KEY POINTS:
Britain has warned the European Commission and the Palestinian Authority that it wants to prevent its humanitarian funding being swallowed by an increasingly damaging power struggle in Gaza.
The Department for International Development is trying to work out how to disburse the second £15 million ($39 million) tranche of £30 million earmarked in July by Prime Minister Gordon Brown for aid to the Palestinians without it being used to offset the impact of paying salaries of health and education employees on strike in Gaza.

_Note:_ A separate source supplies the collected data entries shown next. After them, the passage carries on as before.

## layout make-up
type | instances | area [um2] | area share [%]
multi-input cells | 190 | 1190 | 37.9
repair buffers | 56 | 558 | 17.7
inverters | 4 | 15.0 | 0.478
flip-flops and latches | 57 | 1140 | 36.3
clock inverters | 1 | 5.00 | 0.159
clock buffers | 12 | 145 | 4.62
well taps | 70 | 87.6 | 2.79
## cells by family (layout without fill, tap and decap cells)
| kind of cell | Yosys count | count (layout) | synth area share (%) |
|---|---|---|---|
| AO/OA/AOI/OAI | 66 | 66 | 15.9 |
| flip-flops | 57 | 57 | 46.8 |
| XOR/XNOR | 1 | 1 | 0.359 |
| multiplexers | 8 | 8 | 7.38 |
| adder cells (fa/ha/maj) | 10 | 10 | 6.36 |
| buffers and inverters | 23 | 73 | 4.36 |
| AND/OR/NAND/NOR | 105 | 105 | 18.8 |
## src/rtl/reg_wr_decoder.sv

```systemverilog
// Register write-enable decoder: turns burst or broadcast write requests into
// registered per-register write enables, one beat per clock.
module reg_wr_decoder #(
    parameter int ADDR_W     = 4,
    parameter bit PROTECT_R0 = 1'b1
) (
    input  logic                     clk,
    input  logic                     rst_n,
    input  logic                     req_valid,
    output logic                     req_ready,
    input  logic [ADDR_W-1:0]        req_addr,
    input  logic [ADDR_W-1:0]        req_len,
    input  logic                     req_mode,
    input  logic                     abort,
    output logic [(1<<ADDR_W)-1:0]   wr_en,
    output logic [ADDR_W-1:0]        wr_idx,
    output logic                     busy,
    output logic                     done,
    output logic                     err
);

    localparam int NREGS = 1 << ADDR_W;

    typedef enum logic {IDLE, BURST} state_t;

    state_t              state_reg, state_next;
    logic [ADDR_W-1:0]   rem_reg, rem_next;
    logic [NREGS-1:0]    wr_en_reg, wr_en_next;
    logic [ADDR_W-1:0]   wr_idx_reg, wr_idx_next;
    logic                done_reg, done_next;
    logic                err_reg, err_next;
    logic [ADDR_W-1:0]   step_idx;

    // A beat aimed at a protected r0 keeps its slot but writes nothing.
    function automatic logic r0_blocked(input logic [ADDR_W-1:0] idx);
        return PROTECT_R0 && (idx == '0);
    endfunction

    function automatic logic [NREGS-1:0] beat_en(input logic [ADDR_W-1:0] idx);
        return r0_blocked(idx) ? '0 : (NREGS'(1) << idx);
    endfunction

    // Natural ADDR_W-bit overflow gives the NREGS-1 -> 0 wrap.
    assign step_idx = wr_idx_reg + ADDR_W'(1);

    always_comb begin
        state_next  = state_reg;
        rem_next    = rem_reg;
        wr_en_next  = '0;
        wr_idx_next = wr_idx_reg;
        done_next   = 1'b0;
        err_next    = 1'b0;
        case (state_reg)
            IDLE: begin
                if (req_valid) begin
                    state_next = BURST;
                    if (req_mode) begin
                        wr_en_next  = {{(NREGS-1){1'b1}}, ~PROTECT_R0};
                        wr_idx_next = '0;
                        rem_next    = '0;
                        done_next   = 1'b1;
                    end else begin
                        wr_en_next  = beat_en(req_addr);
                        wr_idx_next = req_addr;
                        err_next    = r0_blocked(req_addr);
                        rem_next    = req_len;
                        done_next   = (req_len == '0);
                    end
                end
            end
            BURST: begin
                // rem_reg counts beats still owed after the one now on the outputs.
                if (abort || rem_reg == '0) begin
                    state_next = IDLE;
                end else begin
                    wr_en_next  = beat_en(step_idx);
                    wr_idx_next = step_idx;
                    err_next    = r0_blocked(step_idx);
                    rem_next    = rem_reg - ADDR_W'(1);
                    done_next   = (rem_reg == ADDR_W'(1));
                end
            end
            default: state_next = IDLE;
        endcase
    end

    always_ff @(posedge clk or negedge rst_n) begin
        if (!rst_n) begin
            state_reg  <= IDLE;
            rem_reg    <= '0;
            wr_en_reg  <= '0;
            wr_idx_reg <= '0;
            done_reg   <= 1'b0;
            err_reg    <= 1'b0;
        end else begin
            state_reg  <= state_next;
            rem_reg    <= rem_next;
            wr_en_reg  <= wr_en_next;
            wr_idx_reg <= wr_idx_next;
            done_reg   <= done_next;
            err_reg    <= err_next;
        end
    end

    assign req_ready = (state_reg == IDLE);
    assign busy      = (state_reg == BURST);
    assign wr_en     = wr_en_reg;
    assign wr_idx    = wr_idx_reg;
    assign done      = done_reg;
    assign err       = err_reg;

endmodule
```
==> src/flat_wrapper.sv <==
// flat-port wrapper written by rule: the top's interface ports become plain ports
module key_arbiter_flat 
#(
  parameter int DEBOUNCE_CYCLES = 1000000
)
  (clk, rst_n, key_i, pend_o, led_o, gnt_gnt_valid, gnt_gnt_code, gnt_gnt_ready);
  key_arbiter_if gnt_i ();
  input  logic clk;
  input  logic rst_n;
  input  logic [3:0] key_i;
  output logic [3:0] pend_o;
  output logic [1:0] led_o;
  output wire logic [$bits(gnt_i.gnt_valid)-1:0] gnt_gnt_valid;
  output wire logic [$bits(gnt_i.gnt_code)-1:0] gnt_gnt_code;
  input wire logic [$bits(gnt_i.gnt_ready)-1:0] gnt_gnt_ready;
  assign gnt_gnt_valid = gnt_i.gnt_valid;
  assign gnt_gnt_code = gnt_i.gnt_code;
  assign gnt_i.gnt_ready = gnt_gnt_ready;
  key_arbiter #(.DEBOUNCE_CYCLES(DEBOUNCE_CYCLES)) u_core (.clk(clk), .rst_n(rst_n), .key_i(key_i), .gnt(gnt_i), .pend_o(pend_o), .led_o(led_o));
endmodule
File: src/rtl/alu_sequencer.sv
// Accumulator ALU command sequencer: one-cycle logic/add ops, WIDTH-cycle shift-add multiply,
// and an optional WIDTH-cycle restoring divider built only when ALU_SEQ_DIV_EN is defined.
module alu_sequencer #(
  parameter int WIDTH = 16
) (
  input  logic             clk,
  input  logic             rst,
  input  logic             cmd_valid,
  output logic             cmd_ready,
  input  logic [3:0]       cmd_opcode,
  input  logic [WIDTH-1:0] cmd_operand,
  output logic [WIDTH-1:0] acc,
  output logic [WIDTH-1:0] rem,
  output logic             carry,
  output logic             err,
  output logic             done
);

  localparam int CW = $clog2(WIDTH);

  localparam logic [3:0] OP_NOOP  = 4'b0000;
  localparam logic [3:0] OP_RESET = 4'b0001;
  localparam logic [3:0] OP_ADD   = 4'b0010;
  localparam logic [3:0] OP_SUB   = 4'b0011;
  localparam logic [3:0] OP_MULT  = 4'b0100;
  localparam logic [3:0] OP_DIV   = 4'b0101;
  localparam logic [3:0] OP_AND   = 4'b0110;
  localparam logic [3:0] OP_OR    = 4'b0111;
  localparam logic [3:0] OP_NOT   = 4'b1000;
  localparam logic [3:0] OP_NOR   = 4'b1001;

  typedef enum logic [1:0] {
    IDLE = 2'b00,
    EXEC = 2'b01,
    MUL  = 2'b10,
    DIV  = 2'b11
  } state_t;

  state_t             state_q, state_d;
  logic [3:0]         op_q, op_d;
  logic [WIDTH-1:0]   opd_q, opd_d;
  logic [WIDTH-1:0]   acc_q, acc_d;
  logic [WIDTH-1:0]   rem_q, rem_d;
  logic               carry_q, carry_d;
  logic               err_q, err_d;
  logic               done_q, done_d;
  logic               ready_q, ready_d;
  logic [CW-1:0]      cnt_q, cnt_d;
  logic [2*WIDTH-1:0] prod_q, prod_d;
  logic [2*WIDTH-1:0] mcand_q, mcand_d;
  logic [WIDTH-1:0]   mplier_q, mplier_d;
  logic [2*WIDTH-1:0] prod_next;
  logic [WIDTH:0]     sum_ext;
`ifdef ALU_SEQ_DIV_EN
  logic [WIDTH-1:0]   quo_q, quo_d;
  logic [WIDTH-1:0]   rmd_q, rmd_d;
  logic [WIDTH:0]     rshift;
  logic [WIDTH-1:0]   rdiff;
  logic [WIDTH-1:0]   rmd_next;
  logic [WIDTH-1:0]   quo_next;
  logic               q_bit;
`endif

  // Next-state and datapath computation for every register
  always_comb begin
    state_d   = state_q;
    op_d      = op_q;
    opd_d     = opd_q;
    acc_d     = acc_q;
    rem_d     = rem_q;
    carry_d   = carry_q;
    err_d     = err_q;
    done_d    = 1'b0;
    cnt_d     = cnt_q;
    prod_d    = prod_q;
    mcand_d   = mcand_q;
    mplier_d  = mplier_q;
    prod_next = prod_q + (mplier_q[0] ? mcand_q : {(2*WIDTH){1'b0}});
    sum_ext   = {1'b0, acc_q} + {1'b0, opd_q};
`ifdef ALU_SEQ_DIV_EN
    quo_d     = quo_q;
    rmd_d     = rmd_q;
    rshift    = {rmd_q, quo_q[WIDTH-1]};
    rdiff     = rshift[WIDTH-1:0] - opd_q;
    q_bit     = (rshift >= {1'b0, opd_q});
    rmd_next  = q_bit ? rdiff : rshift[WIDTH-1:0];
    quo_next  = {quo_q[WIDTH-2:0], q_bit};
`endif

    case (state_q)
      IDLE: begin
        if (cmd_valid && ready_q) begin
          op_d  = cmd_opcode;
          opd_d = cmd_operand;
          cnt_d = {CW{1'b0}};
          if (cmd_opcode == OP_MULT) begin
            state_d  = MUL;
            prod_d   = {(2*WIDTH){1'b0}};
            mcand_d  = {{WIDTH{1'b0}}, acc_q};
            mplier_d = cmd_operand;
`ifdef ALU_SEQ_DIV_EN
          end else if ((cmd_opcode == OP_DIV) && (cmd_operand != {WIDTH{1'b0}})) begin
            state_d = DIV;
            quo_d   = acc_q;
            rmd_d   = {WIDTH{1'b0}};
`endif
          end else begin
            state_d = EXEC;
          end
        end else begin
          state_d = IDLE;
        end
      end

      EXEC: begin
        state_d = IDLE;
        done_d  = 1'b1;
        err_d   = 1'b0;
        case (op_q)
          OP_NOOP: begin
            acc_d = acc_q;
          end
          OP_RESET: begin
            acc_d   = {WIDTH{1'b0}};
            rem_d   = {WIDTH{1'b0}};
            carry_d = 1'b0;
          end
          OP_ADD: begin
            acc_d   = sum_ext[WIDTH-1:0];
            carry_d = sum_ext[WIDTH];
          end
          OP_SUB: begin
            acc_d   = acc_q - opd_q;
            carry_d = (opd_q > acc_q);
          end
          OP_AND: begin
            acc_d   = acc_q & opd_q;
            carry_d = 1'b0;
          end
          OP_OR: begin
            acc_d   = acc_q | opd_q;
            carry_d = 1'b0;
          end
          OP_NOT: begin
            acc_d   = ~acc_q;
            carry_d = 1'b0;
          end
          OP_NOR: begin
            acc_d   = ~(acc_q | opd_q);
            carry_d = 1'b0;
          end
`ifdef ALU_SEQ_DIV_EN
          // Only a zero divisor reaches EXEC with a DIV opcode
          OP_DIV: begin
            carry_d = 1'b0;
            err_d   = 1'b1;
          end
`endif
          default: begin
            err_d = 1'b1;
          end
        endcase
      end

      MUL: begin
        prod_d   = prod_next;
        mcand_d  = {mcand_q[2*WIDTH-2:0], 1'b0};
        mplier_d = {1'b0, mplier_q[WIDTH-1:1]};
        cnt_d    = cnt_q + CW'(1);
        if (cnt_q == CW'(WIDTH - 1)) begin
          state_d = IDLE;
          acc_d   = prod_next[WIDTH-1:0];
          carry_d = |prod_next[2*WIDTH-1:WIDTH];
          err_d   = 1'b0;
          done_d  = 1'b1;
        end else begin
          state_d = MUL;
        end
      end

      DIV: begin
`ifdef ALU_SEQ_DIV_EN
        quo_d = quo_next;
        rmd_d = rmd_next;
        cnt_d = cnt_q + CW'(1);
        if (cnt_q == CW'(WIDTH - 1)) begin
          state_d = IDLE;
          acc_d   = quo_next;
          rem_d   = rmd_next;
          carry_d = 1'b0;
          err_d   = 1'b0;
          done_d  = 1'b1;
        end else begin
          state_d = DIV;
        end
`else
        state_d = IDLE;
`endif
      end

      default: begin
        state_d = IDLE;
      end
    endcase

    ready_d = (state_d == IDLE);
  end

  // State and output registers; reset aborts any op in flight
  always_ff @(posedge clk or negedge rst) begin
    if (!rst) begin
      state_q  <= IDLE;
      op_q     <= 4'b0000;
      opd_q    <= {WIDTH{1'b0}};
      acc_q    <= {WIDTH{1'b0}};
      rem_q    <= {WIDTH{1'b0}};
      carry_q  <= 1'b0;
      err_q    <= 1'b0;
      done_q   <= 1'b0;
      ready_q  <= 1'b0;
      cnt_q    <= {CW{1'b0}};
      prod_q   <= {(2*WIDTH){1'b0}};
      mcand_q  <= {(2*WIDTH){1'b0}};
      mplier_q <= {WIDTH{1'b0}};
`ifdef ALU_SEQ_DIV_EN
      quo_q    <= {WIDTH{1'b0}};
      rmd_q    <= {WIDTH{1'b0}};
`endif
    end else begin
      state_q  <= state_d;
      op_q     <= op_d;
      opd_q    <= opd_d;
      acc_q    <= acc_d;
      rem_q    <= rem_d;
      carry_q  <= carry_d;
      err_q    <= err_d;
      done_q   <= done_d;
      ready_q  <= ready_d;
      cnt_q    <= cnt_d;
      prod_q   <= prod_d;
      mcand_q  <= mcand_d;
      mplier_q <= mplier_d;
`ifdef ALU_SEQ_DIV_EN
      quo_q    <= quo_d;
      rmd_q    <= rmd_d;
`endif
    end
  end

  assign cmd_ready = ready_q;
  assign acc       = acc_q;
  assign rem       = rem_q;
  assign carry     = carry_q;
  assign err       = err_q;
  assign done      = done_q;

endmodule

The problem has been exacerbated by a decision by Fatah union leaders representing teachers and health workers to continue until the end of the year a strike which some international observers believe has harmed Gaza medical patients and schoolchildren while failing in its objective of weakening Fatah's political rival, Hamas. Britain has made it clear it wants British taxpayers' money to be used to meet humanitarian needs.
One of the most dramatic impacts of the strike has been a drop of more than 75 per cent in the numbers of seriously ill patients being referred to hospitals outside Gaza, because staff that deal with such referrals are not working.
About 50 per cent of teachers have stopped work since the beginning of the school year in late August, but the Hamas Ministry of Education in Gaza moved swiftly to recruit and pay 3000 recent graduates to replace the strikers.
The strike was called over the rotation of a minority of head teachers to other schools.